Harvard bomb hoax suspect Eldo Kim released on bond
Erik Ortiz, Keith Wagstaff and Sophia Rosenbaum
December 18, 2013
The Harvard student accused of emailing a bogus bomb threat to dodge a final exam was “under a great deal of pressure,” his attorney said Wednesday after he was freed on a $100,000 bond.
Eldo Kim, 20, was released to the custody of his sister, who lives in Massachusetts, and an uncle from North Carolina. A federal judge also banned him from stepping foot on the elite Cambridge campus.
The shackled university sophomore cut a silent, somber figure in Boston federal court, wearing a gray T-shirt and Harvard sweatpants. Monday’s desperate stunt forced an evacuation of four buildings as SWAT teams found no explosives at the school.
Federal public defender Ian Gold said Kim was dealing with finals and the third anniversary of his father’s death, which is this month.
“It’s finals time at Harvard,” Gold said. “In one way, we’re looking at the post-9/11 equivalent of pulling a fire alarm. Certainly I’m not saying the government response was unjustified, but it’s important to keep in mind we’re dealing with a 20-year-old man who was under a great deal of pressure.”

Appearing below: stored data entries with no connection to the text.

==> flow/design.v (excerpt) <==
module ml_demodulator(
    i_clk,
    i_reset,
    i_trig,
    i_y_hat,
    i_r,
    i_rd_rdy,
    o_rd_vld,
    o_llr,
    o_hard_bit
);
input i_clk;
input i_reset;
input i_trig;
input [159:0] i_y_hat;
input [319:0] i_r;
input i_rd_rdy;
output o_rd_vld;
output [7:0] o_llr;
output o_hard_bit;
localparam IDLE = 0;
localparam R44_S = 4'd1;
localparam R33_S = 4'd2;
localparam R34_S = 4'd3;
localparam R22_S = 4'd4;
localparam BUF = 3'd1;
localparam CAL_AB = 3'd2;
localparam OUT = 3'd3;
localparam CAL_CD = 3'd4;
localparam CAL_EF = 3'd5;
localparam CAL_GH = 3'd6;
localparam COMPARE = 3'd7;
integer i, j, k, m, n, p, q;
wire       gclk1, gclk2, gclk3; 
wire [1:0] SQRT   = 2'b1_1;  
wire [39:0] r34, r23, r24, r12, r13, r14;
wire [19:0] r44, r33, r22, r11;
wire [39:0] y4, y3, y2, y1;
reg [9:0] r34_r_r, r24_r_r, r14_r_r, r23_r_r, r13_r_r, r12_r_r, r34_i_r, r24_i_r, r14_i_r, r23_i_r, r13_i_r, r12_i_r;
wire [9:0] r34_r_w, r24_r_w, r14_r_w, r23_r_w, r13_r_w, r12_r_w, r34_i_w, r24_i_w, r14_i_w, r23_i_w, r13_i_w, r12_i_w;
reg [9:0] r44_r_r, r33_r_r, r22_r_r, r11_r_r;
wire [9:0] r44_r_w, r33_r_w, r22_r_w, r11_r_w;
reg [7:0] y1_r_r, y2_r_r, y3_r_r, y4_r_r, y1_i_r, y2_i_r, y3_i_r, y4_i_r;
reg [7:0] y1_r_w, y2_r_w, y3_r_w, y4_r_w, y1_i_w, y2_i_w, y3_i_w, y4_i_w;
wire [8:0] rsmul_o_r, rsmul_o_i;
reg [5:0] rsmul_i_r_r, rsmul_i_r_i;
reg [1:0] rsmul_i_s_r;
reg [3:0] rs_state_r, rs_state_w;
reg [1:0] rs_count_r, rs_count_w;
  ...
Size in the first run: about 490 I/O pins, about 64000 µm² of cells after synthesis.
make LEC_CHECK=0 CAP_MARGIN=20 CELL_PAD_IN_SITES_GLOBAL_PLACEMENT=2 CORE_MARGIN=2 CORE_UTILIZATION=58 GPL_TIMING_DRIVEN=1 PLACE_DENSITY=0.85 SETUP_SLACK_MARGIN=2.04 SLEW_MARGIN=20 TNS_END_PERCENT=35 finish   # period 16.3 ns
run.sh (not shown) runs the stock make flow with config.mk's settings and CLKGATE_MAP_FILE=.
The baseline ran to the end with no violations.
Change:
CELL_PAD_IN_SITES_GLOBAL_PLACEMENT = default   (was 2)
CORE_UTILIZATION = 64   (was 58)
GPL_TIMING_DRIVEN = default   (was 1)
PLACE_DENSITY = default   (was 0.85)
SETUP_SLACK_MARGIN = default   (was 2.04)
TNS_END_PERCENT = default   (was 35)
clock period = 4.57 ns   (was 16.3 ns; I/O delays follow)
Outcome:
- This time the run stopped in global routing on ODB-0269
- area after synthesis does not change
- synthesized cell count does not change
- die area decreases by 9.3%
Change:
ABC_AREA = 1   (was default)
CORE_UTILIZATION = 21   (was 64)
CTS_CLUSTER_DIAMETER = 150   (was default)
PLACE_DENSITY = 0.6   (was default)
clock period = 11.0 ns   (was 4.57 ns; I/O delays follow)
What happened: Now the flow went through all stages and came out clean; area after synthesis is higher by a few percent; die size increases to 3.2 times its value; synthesized cell count came out higher by a quarter to a third.
Change:
ABC_AREA = default   (was 1)
CORE_UTILIZATION = 70   (was 21)
CTS_CLUSTER_DIAMETER = default   (was 150)
CTS_CLUSTER_SIZE = 37   (was default)
PLACE_DENSITY = default   (was 0.6)
SETUP_SLACK_MARGIN = 0.72   (was default)
clock period = 4.57 ns   (was 11.0 ns; I/O delays follow)
- This time the run did not get past global routing on GRT-0116
- synthesized cell count goes down by a quarter to a third
- die area goes down by well over a third
- synthesized area goes down by a few percent
Change:
CORE_UTILIZATION = 72   (was 70)
CTS_CLUSTER_SIZE = default   (was 37)
SETUP_SLACK_MARGIN = 2.77   (was 0.72)
clock period = 9.44 ns   (was 4.57 ns; I/O delays follow)
Effect:
- Now the flow reached the layout checks and failed them: negative setup slack
- die area goes down by 2.7%
- synthesized area does not change
- synthesized cell count stays the same
Change:
CTS_CLUSTER_SIZE = 41   (was default)
HOLD_SLACK_MARGIN = -0.08   (was default)
The new run ran to the end with violations: negative setup slack.
First-iteration DRC count is unchanged.
Worst setup slack is unchanged.
Count of clock-buffer cells in the layout is unchanged.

The feds claim Kim sent hoax emails to school officials describing “shrapnel bombs” planted around the school. The warnings were eventually traced through the university’s wireless network back to Kim, according to an affidavit.
The extreme to which he allegedly went to was surprising because flunking such a class — and getting booted from the Ivy League for failing grades — are uncommon, faculty and students told NBC News.
“The courseload was very reasonable,” said Chris O’Brien, a classmate of Kim in the same Politics of American Education course that reportedly prompted the threat.
“I’ve spoken to some of my classmates and everyone’s surprised that this exam would be the one that someone would resort to such desperation over,” O’Brien added.
He said it’s possible the suspected hoaxster simply didn’t prepare. The class’ professor referred questions from NBC News to the university, which in an earlier statement said it was “saddened by the details alleged in the criminal complaint.”
Harvard Law School professor Alan Dershowitz said it’s “very hard” to fail an exam at the school. A dean recently revealed teachers are inflating grades — so much so that the median grade awarded to students is an A-minus.
“It’s very hard to fail a government class,” Dershowitz added. “You know, you can get a ‘C,’ but it’s very hard to get a ‘D’ at Harvard with grade inflation. I doubt that anyone who got into Harvard would fail a government exam.”
Students who have the goods to get into the school are probably already equipped to handle the rigorous academic environment, he added.
“Sometimes people come to Harvard with major problems,” Dershowitz said. “It’s not like Harvard causes them.”
Bev Taylor, founder of Ivy Coach, a private college counseling firm, echoed the idea that while it’s hard to get into Harvard, it may be even harder to flunk out.
She said the bomb threat is more complicated than a student simply trying to avoid a test.
“It’s all the stress and the panic that goes into this,” Taylor said. “Maybe he wasn’t prepared for his final. Maybe he wasn’t going to get his ‘A,’ and that was going to have an impact on his life, how his parents would react.”
Friends described Kim to the school newspaper as studious and bright, and were surprised by the allegations.
Kim “has been a supportive influence for a lot of people, myself included,” Edward Cho told The Harvard Crimson, adding that he is a “pretty nice guy.”
Kim describes himself as a fan of cult films in online bios. He graduated from high school in Mukilteo, Wash., and built up his college resume tutoring students in math, playing the viola and writing a first-place essay about genocide for the U.S. Institute of Peace.
He also traveled to his native South Korea to intern for a newspaper in Seoul, according to his LinkedIn account that has since been taken down. He is a naturalized U.S. citizen, and his mother reportedly lives in South Korea.
At Harvard, he wrote for the weekly Harvard Independent and was a board member for Eleganza, the school’s fashion show. He was concentrating on psychology and sociology, his profile said.
If convicted of the hoax, he faces up to five years in prison, three years supervised release and a $250,000 fine.
Following Monday’s bomb threat, students in Kim’s Politics of American Education class were given a take-home exam, which must be completed by Friday, O’Brien said.
“We’re wondering why someone would choose to do something that would get you expelled over failing one test,” he added. “Why would you choose the greater of two evils?”
NBC News’ Matthew DeLuca and The Associated Press contributed to this report.